### EXERCISE DIRECTIONS
Begin the reply with the line containing "('worst_setup_path', 'worstSetupPathType', 'flop" and end it with the final line of the listing, reproducing every line between exactly and adding nothing.
(INPUT DATA)
[src/rtl/id_ex_hazard_ctrl.sv]
// ID/EX hazard control: tracks in-flight writes in EX/MEM/WB slots, stalls the front end on
// load-use hazards, flushes it on a taken branch/jump and selects EX operand forwarding.
module id_ex_hazard_ctrl #(
  parameter int unsigned LOAD_USE_STALL = 1,
  parameter int unsigned REG_AW         = 5
) (
  input  logic              clk_i,
  input  logic              rst_n_i,
  input  logic [REG_AW-1:0] id_rs_i,
  input  logic [REG_AW-1:0] id_rt_i,
  input  logic              id_use_rs_i,
  input  logic              id_use_rt_i,
  input  logic [REG_AW-1:0] id_rd_i,
  input  logic              id_RegWrite_i,
  input  logic              id_MemToReg_i,
  input  logic              ex_taken_i,
  output logic              pc_write_o,
  output logic              ifid_write_o,
  output logic              ifid_flush_o,
  output logic              idex_bubble_o,
  output logic [1:0]        fwd_a_o,
  output logic [1:0]        fwd_b_o,
  output logic [1:0]        stall_cnt_o
);

  typedef enum logic [0:0] {StRun, StStall} state_e;

  localparam logic [1:0] StallInit = 2'(LOAD_USE_STALL - 1);

  state_e            state_q, state_d;
  logic [1:0]        cnt_q, cnt_d;

  logic              ex_v_q, ex_v_d;
  logic              ex_mtr_q, ex_mtr_d;
  logic [REG_AW-1:0] ex_rs_q, ex_rs_d;
  logic [REG_AW-1:0] ex_rt_q, ex_rt_d;
  logic [REG_AW-1:0] ex_rd_q, ex_rd_d;
  logic              mem_v_q, mem_v_d;
  logic [REG_AW-1:0] mem_rd_q, mem_rd_d;
  logic              wb_v_q, wb_v_d;
  logic [REG_AW-1:0] wb_rd_q, wb_rd_d;

  logic              ex_hit, mem_hit, wb_hit;
  logic              hz;
  logic              pc_write, ifid_write, ifid_flush, idex_bubble;
  logic [1:0]        fwd_a, fwd_b;

  // A slot writing r0 never produces a usable value, so it never matches.
  assign ex_hit  = ex_v_q  & (ex_rd_q  != '0);
  assign mem_hit = mem_v_q & (mem_rd_q != '0);
  assign wb_hit  = wb_v_q  & (wb_rd_q  != '0);

  assign hz = ex_hit & ex_mtr_q &
              ((id_use_rs_i & (id_rs_i == ex_rd_q)) | (id_use_rt_i & (id_rt_i == ex_rd_q)));

  // Stall/flush FSM; flush wins over any stall and aborts a pending one.
  always_comb begin
    state_d     = state_q;
    cnt_d       = cnt_q;
    pc_write    = 1'b1;
    ifid_write  = 1'b1;
    ifid_flush  = 1'b0;
    idex_bubble = 1'b0;
    if (ex_taken_i) begin
      ifid_flush  = 1'b1;
      idex_bubble = 1'b1;
      state_d     = StRun;
      cnt_d       = 2'd0;
    end else begin
      unique case (state_q)
        StRun: begin
          if (hz) begin
            pc_write    = 1'b0;
            ifid_write  = 1'b0;
            idex_bubble = 1'b1;
            state_d     = StStall;
            cnt_d       = StallInit;
          end
        end
        StStall: begin
          if (cnt_q != 2'd0) begin
            pc_write    = 1'b0;
            ifid_write  = 1'b0;
            idex_bubble = 1'b1;
            cnt_d       = cnt_q - 2'd1;
          end else begin
            state_d = StRun;
          end
        end
        default: begin
          state_d = StRun;
          cnt_d   = 2'd0;
        end
      endcase
    end
  end

  // Register fields always follow ID; a bubble only kills the write and load flags.
  always_comb begin
    ex_v_d   = idex_bubble ? 1'b0 : id_RegWrite_i;
    ex_mtr_d = idex_bubble ? 1'b0 : id_MemToReg_i;
    ex_rs_d  = id_rs_i;
    ex_rt_d  = id_rt_i;
    ex_rd_d  = id_rd_i;
    mem_v_d  = ex_v_q;
    mem_rd_d = ex_rd_q;
    wb_v_d   = mem_v_q;
    wb_rd_d  = mem_rd_q;
  end

  always_comb begin
    fwd_a = 2'b00;
    if (mem_hit && (mem_rd_q == ex_rs_q)) begin
      fwd_a = 2'b10;
    end else if (wb_hit && (wb_rd_q == ex_rs_q)) begin
      fwd_a = 2'b01;
    end
  end

  always_comb begin
    fwd_b = 2'b00;
    if (mem_hit && (mem_rd_q == ex_rt_q)) begin
      fwd_b = 2'b10;
    end else if (wb_hit && (wb_rd_q == ex_rt_q)) begin
      fwd_b = 2'b01;
    end
  end

  always_ff @(posedge clk_i or negedge rst_n_i) begin
    if (!rst_n_i) begin
      state_q  <= StRun;
      cnt_q    <= 2'd0;
      ex_v_q   <= 1'b0;
      ex_mtr_q <= 1'b0;
      ex_rs_q  <= '0;
      ex_rt_q  <= '0;
      ex_rd_q  <= '0;
      mem_v_q  <= 1'b0;
      mem_rd_q <= '0;
      wb_v_q   <= 1'b0;
      wb_rd_q  <= '0;
    end else begin
      state_q  <= state_d;
      cnt_q    <= cnt_d;
      ex_v_q   <= ex_v_d;
      ex_mtr_q <= ex_mtr_d;
      ex_rs_q  <= ex_rs_d;
      ex_rt_q  <= ex_rt_d;
      ex_rd_q  <= ex_rd_d;
      mem_v_q  <= mem_v_d;
      mem_rd_q <= mem_rd_d;
      wb_v_q   <= wb_v_d;
      wb_rd_q  <= wb_rd_d;
    end
  end

  // While reset is held, a live ex_taken_i must not leak out as a flush/bubble.
  assign pc_write_o    = pc_write   | ~rst_n_i;
  assign ifid_write_o  = ifid_write | ~rst_n_i;
  assign ifid_flush_o  = ifid_flush  & rst_n_i;
  assign idex_bubble_o = idex_bubble & rst_n_i;
  assign fwd_a_o       = fwd_a;
  assign fwd_b_o       = fwd_b;
  assign stall_cnt_o   = (state_q == StStall) ? cnt_q : 2'd0;

endmodule
[config.mk]
export PLATFORM = sky130hd
export DESIGN_NAME = id_ex_hazard_ctrl
export DESIGN_NICKNAME = d
export VERILOG_FILES = /design/src/rtl/id_ex_hazard_ctrl.sv
export SDC_FILE = /design/constraint.sdc
export NUM_CORES = 1
export LEC_CHECK = 0
export ABC_AREA = 1
export BUFFER_PORTS_ARGS = -buffer_cell sky130_fd_sc_hd__buf_2
export CORE_ASPECT_RATIO = 0.7
export CORE_MARGIN = 10
export CORE_UTILIZATION = 26
export DETAILED_ROUTE_END_ITERATION = 10
export GPL_TIMING_DRIVEN = 0
export HOLD_SLACK_MARGIN = 0.08
export PLACE_DENSITY = 0.49
export SLEW_MARGIN = 40
export SYNTH_ARGS = -nofsm -noshare
export SYNTH_HDL_FRONTEND = slang
export SYNTH_SLANG_ARGS = --single-unit
[constraint.sdc]
create_clock -name clk_i -period 2.6 [get_ports clk_i]
set_input_delay 0.52 -clock clk_i [delete_from_list [all_inputs] [get_ports clk_i]]
set_output_delay 0.52 -clock clk_i [all_outputs]
set_load 0.02 [all_outputs]
==> load_flow_metrics.sql <==
INSERT INTO impl_metrics (metric_group, metric, value, unit) VALUES
('synthesis', 'synth_area_per_cell', '9.17', 'sq um'),
('cts', 'cts_buf_count', '5', ''),
('cells_and_area', 'layout-area-overhead-vs-synth', '24.5', '%'),
('global_routing', 'global_route_wire_length_before_repair', '5340', 'um'),
('timing', 'max_slew.worst_pin.slew', '0.483', 'ns'),
('routing', 'routed_wl', '3090', 'um'),
('cts', 'cts.repair.resized', '0', ''),
('power_and_ir_drop', 'power.combinational.fraction', '8.8', '%'),
('global_routing', 'number_of_global_route_vias_before_repair', '1146', ''),
('power_and_ir_drop', 'p_switching', '0.245', 'mW'),
('power_and_ir_drop', 'cell_internal_pwr', '0.849', 'mW'),
('worst_setup_path', 'critical_path_required', '2.08', 'ns'),
('timing', 'fmax', '0.447', 'GHz'),
('cts', 'clock_tree_from_tritoncts', 'built', ''),
('synthesis', 'syn-num-nets', '181', ''),
('cts', 'htree_num_levels', '2', ''),
('worst_setup_path', 'timing.rr.start', 'cnt_q[0]$_DFFE_PN0P_', ''),
('routing', 'routedWlPerCell', '11.5', 'um'),
('global_routing', 'grt_util_met2', '10.6', '%'),
('routing', 'ant_nets', '0', ''),
('routing', 'via_per_inst', '3.85', ''),
('timing', 'skew', '0.00328', 'ns'),
('floorplanning', 'floorplan.initialDensity', '27.3', '%'),
('place', 'gp_congestion', '0.804', ''),
('synthesis', 'syn-instance-count', '158', ''),
('worst_setup_path', 'cp-startpoint', 'ex_rd_q[2]$_DFF_PN0_', ''),
('timing', 'final-setup-viol-count', '0', ''),
('flow_run', 'timing.max_cap.violations', '0', ''),
('timing', 'period_minus_slack', '2.24', 'ns'),
('synthesis', 'synth_seq_area_share', '55.3', '%'),
('routing', 'detail_route.iter0.violations', '31', ''),
('worst_setup_path', 'setup.worst_path.end_class', 'output port', ''),
('routing', 'remaining_drc_errors', '0', ''),
('worst_hold_path', 'hold_removal_path_class', 'input pin to asynchronous set/reset pin', ''),
('global_routing', 'global_route.overflow_total', '0', ''),
('cts', 'clock_insertion_delay_worst_skew', '0.27', 'ns'),
('worst_setup_path', 'crit_slowest_cell', 'sky130_fd_sc_hd__dfrtp_1', ''),
('synthesis', 'synthesis.area', '1450', 'sq um'),
('place', 'port_buffer_count', '31', ''),
('timing', 'final_hold_violation_count', '0', ''),
('floorplanning', 'io-pin-count', '32', ''),
('worst_setup_path', 'critical_path_arrival', '1.72', 'ns'),
('worst_setup_path', 'worstReg2RegEnd', 'cnt_q[1]$_DFFE_PN0P_', ''),
('floorplanning', 'die_width', '109', 'um'),
('synthesis', 'ys_types', '19', ''),
('worst_setup_path', 'regToRegSetupSlack', '1.23', 'ns'),
('synthesis', 'synth-warning-count', '0', ''),
('worst_setup_path', 'cell_chain_of_the_critical_path', 'inv_1 -> nand2_1 -> nand2_1 -> nor2_1 -> nand3_1 -> nand2_1 -> nand2_2 -> a21oi_4 -> nand2_2 -> buf_4 -> buf_2', ''),
('global_routing', 'grtUsageTotal', '7.71', '%'),
('power_and_ir_drop', 'power_switching_share', '22.4', '%'),
('power_and_ir_drop', 'static-leakage-power', '0.965', 'nW'),
('routing', 'num_vias', '1036', ''),
('worst_setup_path', 'reg2reg_depth', '6', ''),
('cells_and_area', 'design.final.nets', '219', ''),
('worst_setup_path', 'worstSetupPathType', 'flop to output port', ''),
('timing', 'slew-limit-headroom', '67.5', '%'),
('worst_setup_path', 'cp_common_cell', 'sky130_fd_sc_hd__nand2_1', ''),
('worst_setup_path', 'cp-start-kind', 'flop', ''),
('global_routing', 'antenna_violations_before_repair', '0', ''),
('floorplanning', 'fp-row-count', '22', ''),
('cts', 'count_of_clock_tree_sinks', '32', ''),
('place', 'hpwlAfterDp', '2550', 'um'),
('run_status', 'status', 'finished, final reports clean', ''),
('synthesis', 'ys_ff_latch', '32', ''),
('power_and_ir_drop', 'power.ir.vdd_worst', '0.000273', 'V'),
('cells_and_area', 'drive_above_1_share', '23.9', '%'),
('global_routing', 'global_route.usage.met1', '10.5', '%'),
('global_routing', 'grt.busiest_layer', 'met2', ''),
('power_and_ir_drop', 'power.density', '606', 'nW/um^2'),
('cts', 'clk_pin_slew_worst_setup_hold_paths', '0.06', 'ns'),
('global_routing', 'met3_grt_util', '3.56', '%');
(End INPUT DATA)
### RESPONSE BELOW
('worst_setup_path', 'worstSetupPathType', 'flop to output port', ''),
('timing', 'slew-limit-headroom', '67.5', '%'),
('worst_setup_path', 'cp_common_cell', 'sky130_fd_sc_hd__nand2_1', ''),
('worst_setup_path', 'cp-start-kind', 'flop', ''),
('global_routing', 'antenna_violations_before_repair', '0', ''),
('floorplanning', 'fp-row-count', '22', ''),
('cts', 'count_of_clock_tree_sinks', '32', ''),
('place', 'hpwlAfterDp', '2550', 'um'),
('run_status', 'status', 'finished, final reports clean', ''),
('synthesis', 'ys_ff_latch', '32', ''),
('power_and_ir_drop', 'power.ir.vdd_worst', '0.000273', 'V'),
('cells_and_area', 'drive_above_1_share', '23.9', '%'),
('global_routing', 'global_route.usage.met1', '10.5', '%'),
('global_routing', 'grt.busiest_layer', 'met2', ''),
('power_and_ir_drop', 'power.density', '606', 'nW/um^2'),
('cts', 'clk_pin_slew_worst_setup_hold_paths', '0.06', 'ns'),
('global_routing', 'met3_grt_util', '3.56', '%');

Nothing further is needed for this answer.